The part that I don't know about is if it's the smallest nonzero polynomial that sin 1 degree satisfies and does anyboby know a neater way to go about finding this ploynomial? As it is, I can't even tell if eisenstein's criterion would apply. I'd have to go through a 90th degree polynomial and try to find a prime that would work. The coefficients look like this:
-7471375560,706252528630,-41604694413840...and there are some twice that size.
Any input would be appreciated.
CC

Last edited:
If all you have to do is show its algebraic, you just need to show it satisfies some polynomial. It might not be the smallest polynomial it satisfies, but it will have this minimal polynomial as a factor.

I'm not sure if your allowed to use this fact, but For any value, other than zero, that is not a rational multiply of pi, the sine, cosine, or tan of that value is transcendental and therefore algebraic. What your asking for is pi * 1/180, so is algebraic.

Gib Z said:
I'm not sure if your allowed to use this fact, but For any value, other than zero, that is not a rational multiply of pi, the sine, cosine, or tan of that value is transcendental and therefore algebraic. What your asking for is pi * 1/180, so is algebraic.

Actually algebraic and transcendental are totally disjoint notions. "Transcendental" means "non algebraic".

And one more thing: 1/180 is a rational multiple (of "pi").

Typo make Gib Z go angry!

Transcendental and therefore NOT algebraic. 1 degree is a rational multiple of pi, and therefore THE SINE of it is algebraic.

If what you meant to say was
For any value, other than zero, that is not a rational multiply of pi, the sine, cosine, or tan of that value is transcendental and therefore NOT algebraic. What your asking for is pi * 1/180, so is algebraic.
That does not follow. Your statement is that if x is NOT a rational multiple of pi then sine, cosine, or tan of that value is NOT algebraic. If this is not an "if and only if" statement, it says nothing whatsoever about what happens when x IS a rational multiple of pi.

Here's my thought, although I have not worked it out. sin(30)= 1/2. You should be able to use trig identities to reduce that to a 30th degree polynomial in sin(1).

dextercioby said:
And one more thing: 1/180 is a rational multiple (of "pi").

Hmm..so there exists a rational number R so that R*"pi"=1/180?
Fascinating.

No no I am not saying pi/180 is rational, I am saying the multiple, 1/180, is rational.

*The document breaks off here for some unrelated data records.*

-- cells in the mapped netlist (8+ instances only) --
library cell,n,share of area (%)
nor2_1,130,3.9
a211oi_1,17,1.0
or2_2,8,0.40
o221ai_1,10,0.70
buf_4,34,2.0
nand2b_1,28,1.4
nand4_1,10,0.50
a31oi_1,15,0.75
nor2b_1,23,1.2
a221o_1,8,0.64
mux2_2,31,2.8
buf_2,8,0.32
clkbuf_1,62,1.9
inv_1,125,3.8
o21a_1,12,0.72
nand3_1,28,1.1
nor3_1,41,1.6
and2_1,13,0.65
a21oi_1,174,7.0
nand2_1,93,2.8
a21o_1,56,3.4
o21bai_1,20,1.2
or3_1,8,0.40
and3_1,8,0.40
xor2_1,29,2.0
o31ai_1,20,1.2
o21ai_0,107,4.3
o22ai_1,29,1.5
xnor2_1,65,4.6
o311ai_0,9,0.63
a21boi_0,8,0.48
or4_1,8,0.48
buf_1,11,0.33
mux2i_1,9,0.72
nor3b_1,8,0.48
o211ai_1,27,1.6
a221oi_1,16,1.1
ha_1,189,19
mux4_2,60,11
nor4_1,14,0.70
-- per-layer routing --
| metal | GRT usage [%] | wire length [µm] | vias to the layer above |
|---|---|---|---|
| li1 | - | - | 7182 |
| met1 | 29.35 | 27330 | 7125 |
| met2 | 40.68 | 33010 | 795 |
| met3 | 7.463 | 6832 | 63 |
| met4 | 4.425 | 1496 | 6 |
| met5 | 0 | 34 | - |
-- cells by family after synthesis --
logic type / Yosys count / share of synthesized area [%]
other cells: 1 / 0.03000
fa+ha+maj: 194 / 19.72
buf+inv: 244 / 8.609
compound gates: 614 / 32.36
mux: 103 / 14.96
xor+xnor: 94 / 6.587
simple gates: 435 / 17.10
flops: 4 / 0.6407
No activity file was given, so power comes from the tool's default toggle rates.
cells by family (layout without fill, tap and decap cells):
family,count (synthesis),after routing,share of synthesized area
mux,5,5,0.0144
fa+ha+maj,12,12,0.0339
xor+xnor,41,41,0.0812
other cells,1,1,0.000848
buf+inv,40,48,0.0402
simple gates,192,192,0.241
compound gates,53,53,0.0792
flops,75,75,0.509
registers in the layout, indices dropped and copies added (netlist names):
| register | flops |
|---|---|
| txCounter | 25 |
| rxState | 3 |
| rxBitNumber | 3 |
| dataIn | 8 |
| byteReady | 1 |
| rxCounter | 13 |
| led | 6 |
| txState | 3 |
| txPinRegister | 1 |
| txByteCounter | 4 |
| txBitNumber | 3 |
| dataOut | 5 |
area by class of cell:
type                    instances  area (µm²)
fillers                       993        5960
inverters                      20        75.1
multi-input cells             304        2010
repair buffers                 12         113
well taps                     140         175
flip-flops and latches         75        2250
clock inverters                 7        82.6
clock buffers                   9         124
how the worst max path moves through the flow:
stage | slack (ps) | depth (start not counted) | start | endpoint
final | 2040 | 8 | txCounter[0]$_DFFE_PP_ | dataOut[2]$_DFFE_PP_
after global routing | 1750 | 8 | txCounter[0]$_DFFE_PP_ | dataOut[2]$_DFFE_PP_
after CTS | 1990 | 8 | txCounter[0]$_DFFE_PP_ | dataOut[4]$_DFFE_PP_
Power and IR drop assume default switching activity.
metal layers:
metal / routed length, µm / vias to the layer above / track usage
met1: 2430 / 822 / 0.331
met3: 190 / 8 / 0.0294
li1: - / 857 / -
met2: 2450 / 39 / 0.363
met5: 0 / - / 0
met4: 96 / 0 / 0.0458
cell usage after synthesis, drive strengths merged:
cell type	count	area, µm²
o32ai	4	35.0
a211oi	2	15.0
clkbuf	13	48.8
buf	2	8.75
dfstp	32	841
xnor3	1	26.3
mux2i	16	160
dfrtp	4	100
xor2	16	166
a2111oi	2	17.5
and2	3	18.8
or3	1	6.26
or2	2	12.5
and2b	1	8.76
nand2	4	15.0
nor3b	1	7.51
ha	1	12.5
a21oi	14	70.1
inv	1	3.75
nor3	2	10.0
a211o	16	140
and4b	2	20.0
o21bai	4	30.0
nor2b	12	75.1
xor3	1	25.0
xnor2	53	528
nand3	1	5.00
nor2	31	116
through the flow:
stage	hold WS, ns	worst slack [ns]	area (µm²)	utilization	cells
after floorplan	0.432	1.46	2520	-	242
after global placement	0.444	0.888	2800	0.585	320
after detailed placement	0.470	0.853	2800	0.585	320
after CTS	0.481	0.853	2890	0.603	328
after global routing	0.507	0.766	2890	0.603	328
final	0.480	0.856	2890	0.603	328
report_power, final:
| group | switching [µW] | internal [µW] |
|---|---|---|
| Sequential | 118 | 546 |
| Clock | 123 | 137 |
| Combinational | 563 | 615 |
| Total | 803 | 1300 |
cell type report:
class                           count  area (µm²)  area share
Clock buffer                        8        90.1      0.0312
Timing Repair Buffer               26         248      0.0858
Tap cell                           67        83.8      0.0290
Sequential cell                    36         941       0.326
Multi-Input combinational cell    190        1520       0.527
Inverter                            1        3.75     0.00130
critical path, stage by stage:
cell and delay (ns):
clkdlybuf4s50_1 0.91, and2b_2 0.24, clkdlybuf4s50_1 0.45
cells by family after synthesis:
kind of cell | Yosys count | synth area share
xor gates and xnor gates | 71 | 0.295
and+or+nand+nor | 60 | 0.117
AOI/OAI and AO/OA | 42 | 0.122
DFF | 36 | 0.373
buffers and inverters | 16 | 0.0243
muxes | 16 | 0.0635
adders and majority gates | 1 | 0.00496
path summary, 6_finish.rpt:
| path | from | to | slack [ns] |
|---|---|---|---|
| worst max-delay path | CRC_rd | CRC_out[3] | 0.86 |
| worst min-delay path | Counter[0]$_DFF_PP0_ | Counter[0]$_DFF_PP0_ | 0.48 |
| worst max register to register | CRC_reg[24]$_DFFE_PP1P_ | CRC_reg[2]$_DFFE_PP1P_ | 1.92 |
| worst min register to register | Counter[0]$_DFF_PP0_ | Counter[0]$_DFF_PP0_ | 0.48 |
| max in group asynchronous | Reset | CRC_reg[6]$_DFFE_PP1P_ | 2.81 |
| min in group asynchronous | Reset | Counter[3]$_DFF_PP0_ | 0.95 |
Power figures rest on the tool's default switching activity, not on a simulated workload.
**/design/flow/design.v**
```verilog
module Reg_int (
input                   Reset                   ,
input                   Clk_reg                 ,
input                   CSB                     ,
input                   WRB                     ,
input           [15:0]  CD_in                   ,
output   reg    [15:0]  CD_out                  ,
input           [7:0]   CA                      ,
output          [4:0]   Tx_Hwmark               ,
output          [4:0]   Tx_Lwmark               ,   
output                  pause_frame_send_en     ,               
output          [15:0]  pause_quanta_set        ,
output                  MAC_tx_add_en           ,               
output                  FullDuplex              ,
output          [3:0]   MaxRetry                ,
output          [5:0]   IFGset                  ,
output          [7:0]   MAC_tx_add_prom_data    ,
output          [2:0]   MAC_tx_add_prom_add     ,
output                  MAC_tx_add_prom_wr      ,
output                  tx_pause_en             ,
output                  xoff_cpu                ,
output                  xon_cpu                 ,
output                  MAC_rx_add_chk_en       ,   
output          [7:0]   MAC_rx_add_prom_data    ,   
output          [2:0]   MAC_rx_add_prom_add     ,   
output                  MAC_rx_add_prom_wr      ,   
output                  broadcast_filter_en     ,
output          [15:0]  broadcast_bucket_depth              ,
output          [15:0]  broadcast_bucket_interval           ,
output                  RX_APPEND_CRC           ,
output          [4:0]   Rx_Hwmark           ,
output          [4:0]   Rx_Lwmark           ,
output                  CRC_chk_en              ,               
output          [5:0]   RX_IFG_SET              ,
output          [15:0]  RX_MAX_LENGTH           , 
output          [6:0]   RX_MIN_LENGTH           , 
output          [5:0]   CPU_rd_addr             ,
output                  CPU_rd_apply            ,
input                   CPU_rd_grant            ,
input           [31:0]  CPU_rd_dout             ,
output                  Line_loop_en            ,
output          [2:0]   Speed                   ,
output          [7:0]   Divider                 , 
output          [15:0]  CtrlData                , 
output          [4:0]   Rgad                    , 
output          [4:0]   Fiad                    , 
output                  NoPre                   , 
output                  WCtrlData               , 
output                  RStat                   , 
output                  ScanStat                , 
input                   Busy                    , 
input                   LinkFail                , 
input                   Nvalid                  , 
input           [15:0]  Prsd                    , 
input                   WCtrlDataStart          , 
input                   RStatStart              , 
input                   UpdateMIIRX_DATAReg      
);
    RegCPUData U_0_000(Tx_Hwmark                ,7'd000,16'h0009,Reset,Clk_reg,!WRB,CSB,CA,CD_in);
    RegCPUData U_0_001(Tx_Lwmark                ,7'd001,16'h0008,Reset,Clk_reg,!WRB,CSB,CA,CD_in);
    RegCPUData U_0_002(pause_frame_send_en      ,7'd002,16'h0000,Reset,Clk_reg,!WRB,CSB,CA,CD_in);
    RegCPUData U_0_003(pause_quanta_set         ,7'd003,16'h0000,Reset,Clk_reg,!WRB,CSB,CA,CD_in);
    RegCPUData U_0_004(IFGset                   ,7'd004,16'h000c,Reset,Clk_reg,!WRB,CSB,CA,CD_in);
    RegCPUData U_0_005(FullDuplex               ,7'd005,16'h0001,Reset,Clk_reg,!WRB,CSB,CA,CD_in);
    RegCPUData U_0_006(MaxRetry                 ,7'd006,16'h0002,Reset,Clk_reg,!WRB,CSB,CA,CD_in);
    RegCPUData U_0_007(MAC_tx_add_en            ,7'd007,16'h0000,Reset,Clk_reg,!WRB,CSB,CA,CD_in);
    RegCPUData U_0_008(MAC_tx_add_prom_data     ,7'd008,16'h0000,Reset,Clk_reg,!WRB,CSB,CA,CD_in);
    RegCPUData U_0_009(MAC_tx_add_prom_add      ,7'd009,16'h0000,Reset,Clk_reg,!WRB,CSB,CA,CD_in);
    RegCPUData U_0_010(MAC_tx_add_prom_wr       ,7'd010,16'h0000,Reset,Clk_reg,!WRB,CSB,CA,CD_in);
    RegCPUData U_0_011(tx_pause_en              ,7'd011,16'h0000,Reset,Clk_reg,!WRB,CSB,CA,CD_in);
    RegCPUData U_0_012(xoff_cpu                 ,7'd012,16'h0000,Reset,Clk_reg,!WRB,CSB,CA,CD_in);
    RegCPUData U_0_013(xon_cpu                  ,7'd013,16'h0000,Reset,Clk_reg,!WRB,CSB,CA,CD_in);
    RegCPUData U_0_014(MAC_rx_add_chk_en        ,7'd014,16'h0000,Reset,Clk_reg,!WRB,CSB,CA,CD_in);
    RegCPUData U_0_015(MAC_rx_add_prom_data     ,7'd015,16'h0000,Reset,Clk_reg,!WRB,CSB,CA,CD_in);
    RegCPUData U_0_016(MAC_rx_add_prom_add      ,7'd016,16'h0000,Reset,Clk_reg,!WRB,CSB,CA,CD_in);
    RegCPUData U_0_017(MAC_rx_add_prom_wr       ,7'd017,16'h0000,Reset,Clk_reg,!WRB,CSB,CA,CD_in);
    RegCPUData U_0_018(broadcast_filter_en      ,7'd018,16'h0000,Reset,Clk_reg,!WRB,CSB,CA,CD_in);
    RegCPUData U_0_019(broadcast_bucket_depth   ,7'd019,16'h0000,Reset,Clk_reg,!WRB,CSB,CA,CD_in);
    RegCPUData U_0_020(broadcast_bucket_interval,7'd020,16'h0000,Reset,Clk_reg,!WRB,CSB,CA,CD_in);
    RegCPUData U_0_021(RX_APPEND_CRC            ,7'd021,16'h0000,Reset,Clk_reg,!WRB,CSB,CA,CD_in);
    RegCPUData U_0_022(Rx_Hwmark                ,7'd022,16'h001a,Reset,Clk_reg,!WRB,CSB,CA,CD_in);
    RegCPUData U_0_023(Rx_Lwmark                ,7'd023,16'h0010,Reset,Clk_reg,!WRB,CSB,CA,CD_in);
    RegCPUData U_0_024(CRC_chk_en               ,7'd024,16'h0000,Reset,Clk_reg,!WRB,CSB,CA,CD_in);
    RegCPUData U_0_025(RX_IFG_SET               ,7'd025,16'h000c,Reset,Clk_reg,!WRB,CSB,CA,CD_in);
    RegCPUData U_0_026(RX_MAX_LENGTH            ,7'd026,16'h2710,Reset,Clk_reg,!WRB,CSB,CA,CD_in);
    RegCPUData U_0_027(RX_MIN_LENGTH            ,7'd027,16'h0040,Reset,Clk_reg,!WRB,CSB,CA,CD_in);
    RegCPUData U_0_028(CPU_rd_addr              ,7'd028,16'h0000,Reset,Clk_reg,!WRB,CSB,CA,CD_in);
    RegCPUData U_0_029(CPU_rd_apply             ,7'd029,16'h0000,Reset,Clk_reg,!WRB,CSB,CA,CD_in);
    RegCPUData U_0_033(Line_loop_en             ,7'd033,16'h0000,Reset,Clk_reg,!WRB,CSB,CA,CD_in);
    RegCPUData U_0_034(Speed                    ,7'd034,16'h0004,Reset,Clk_reg,!WRB,CSB,CA,CD_in);
always @ (posedge Clk_reg or posedge Reset)
    if (Reset)
        CD_out  <=0;
    else if (!CSB&&WRB)
        case (CA[7:1])
                7'd00:    CD_out<=Tx_Hwmark                  ;
                7'd01:    CD_out<=Tx_Lwmark                  ; 
                7'd02:    CD_out<=pause_frame_send_en        ; 
                7'd03:    CD_out<=pause_quanta_set           ;
                7'd04:    CD_out<=IFGset                     ; 
                7'd05:    CD_out<=FullDuplex                 ; 
                7'd06:    CD_out<=MaxRetry                   ;
                7'd07:    CD_out<=MAC_tx_add_en              ; 
                7'd08:    CD_out<=MAC_tx_add_prom_data       ;
                7'd09:    CD_out<=MAC_tx_add_prom_add        ; 
                7'd10:    CD_out<=MAC_tx_add_prom_wr         ; 
                7'd11:    CD_out<=tx_pause_en                ; 
                7'd12:    CD_out<=xoff_cpu                   ;
                7'd13:    CD_out<=xon_cpu                    ; 
                7'd14:    CD_out<=MAC_rx_add_chk_en          ; 
                7'd15:    CD_out<=MAC_rx_add_prom_data       ;
                7'd16:    CD_out<=MAC_rx_add_prom_add        ; 
                7'd17:    CD_out<=MAC_rx_add_prom_wr         ; 
                7'd18:    CD_out<=broadcast_filter_en        ; 
                7'd19:    CD_out<=broadcast_bucket_depth     ;    
                7'd20:    CD_out<=broadcast_bucket_interval  ;   
                7'd21:    CD_out<=RX_APPEND_CRC              ; 
                7'd22:    CD_out<=Rx_Hwmark                  ; 
                7'd23:    CD_out<=Rx_Lwmark                  ; 
                7'd24:    CD_out<=CRC_chk_en                 ; 
                7'd25:    CD_out<=RX_IFG_SET                 ; 
                7'd26:    CD_out<=RX_MAX_LENGTH              ; 
                7'd27:    CD_out<=RX_MIN_LENGTH              ; 
                7'd28:    CD_out<=CPU_rd_addr                ; 
                7'd29:    CD_out<=CPU_rd_apply               ;
                7'd30:    CD_out<=CPU_rd_grant               ;
                7'd31:    CD_out<=CPU_rd_dout[15:0]          ; 
                7'd32:    CD_out<=CPU_rd_dout[31:16]         ;                 
                7'd33:    CD_out<=Line_loop_en               ;
                7'd34:    CD_out<=Speed                      ; 
                default:  CD_out<=0                          ;
        endcase
endmodule   
module RegCPUData(
RegOut,   
CA_reg_set, 
RegInit,  
Reset,    
Clk,      
CWR_pulse,
CCSB,
CA_reg,     
CD_in_reg
);
output[15:0]    RegOut; 
input[6:0]      CA_reg_set;  
input[15:0]     RegInit;
input           Reset;
input           Clk;
input           CWR_pulse;
input           CCSB;
input[7:0]      CA_reg;
input[15:0]     CD_in_reg;
reg[15:0]       RegOut; 
always  @(posedge Reset or posedge Clk)
    if(Reset)
        RegOut      <=RegInit;
    else if (CWR_pulse && !CCSB && CA_reg[7:1] ==CA_reg_set[6:0])  
        RegOut      <=CD_in_reg;
endmodule           
```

Come on guys u know what i mean >.<"

I know, but dexter is saying that 1/180 is a rational multiple of pi.

happyg1 said:
then I put this into my TI-89 because it looks scary...and IT IS SCARY.
The coefficients all are integers (VERY LARGE INTEGERS).
The part that I don't know about is if it's the smallest nonzero polynomial that sin 1 degree satisfies and does anyboby know a neater way to go about finding this ploynomial?

Why are you using a calculator, and why do you need to find the minimal polynomial? (Those questions are supposed to make you think about why you're doing what you're doing.)

Why not find the exact value of sin 1degree? Then you can model a polynomial around that value.

Because that won't work. That is why. Unless you have some particularly clever way in mind to evaluate sin(1) exactly that isn't just 'use trig formulae', and which would give the answer anyway, that is.

The question just asks to show sin(1) is algebraic. That is easy. Sin(30) is algebraic, and can be written as an integral polynomial expression in sin(1). C'est tout.

Hey,
I *thought* I had have the minimal polynomial, going by the definition that I wrote up there. My prof. agrees that it just has to be SOME polynomial. He also says that if I want to use the "sin 30 is algebriac, so then sin 1 is algebraic" I have to prove that that sin 30 is algebraic and be rigouous in my work. So I guess I need an integral polynomial for sin 30, then show that sin 1 can be written as an integral polynomial expression in sin 1. I think I need the actual polynomial.
Any thoughts?
CC

Don't be silly. sin(30)=1/2.

Look. If you want an explicit polynomial, let x=exp(i*(1 degree)). Then x^180=(-1). Expand x in sin(1) and cos(1) using the binomial theorem. Ignore the imaginary parts, they'll cancel.

happyg1 said:
Hey,
I *thought* I had have the minimal polynomial, going by the definition that I wrote up there. My prof. agrees that it just has to be SOME polynomial. He also says that if I want to use the "sin 30 is algebriac, so then sin 1 is algebraic" I have to prove that that sin 30 is algebraic and be rigouous in my work. So I guess I need an integral polynomial for sin 30, then show that sin 1 can be written as an integral polynomial expression in sin 1. I think I need the actual polynomial.
Any thoughts?
CC

I believe that is exactly what I said 7 posts back!

Hi,
Halls, I read what you wrote and then went to my prof and asked him, because sometimes what he expects us to do differs from the info on the forum. I was just being careful. I really want to understand this stuff but it gives me a headache sometimes. I tend to go the long way because I easily get confused. I've been struggling with this homework problem for a while now, and I'm still fuzzy on EXACTLY what I need to write down to show that this thing is algebraic. Is it just a plynomial that sin 1 satisfies? Then I can say "Since sin 1 is a root of this polynomial and the coefficients are all integers, sin 1 is an algrbraic number"?...and put it to bed?
I have a giant polynomial that works. I don't know if I should just print it out and give him that or if I should attempt to get another polynomial that's nicer. My head hurts.
CC

happyg1 said:
Is it just a INTEGER COEFFICIENT polynomial that sin 1 satisfies? Then I can say "Since sin 1 is a root of this polynomial and the coefficients are all integers, sin 1 is an algrbraic number"?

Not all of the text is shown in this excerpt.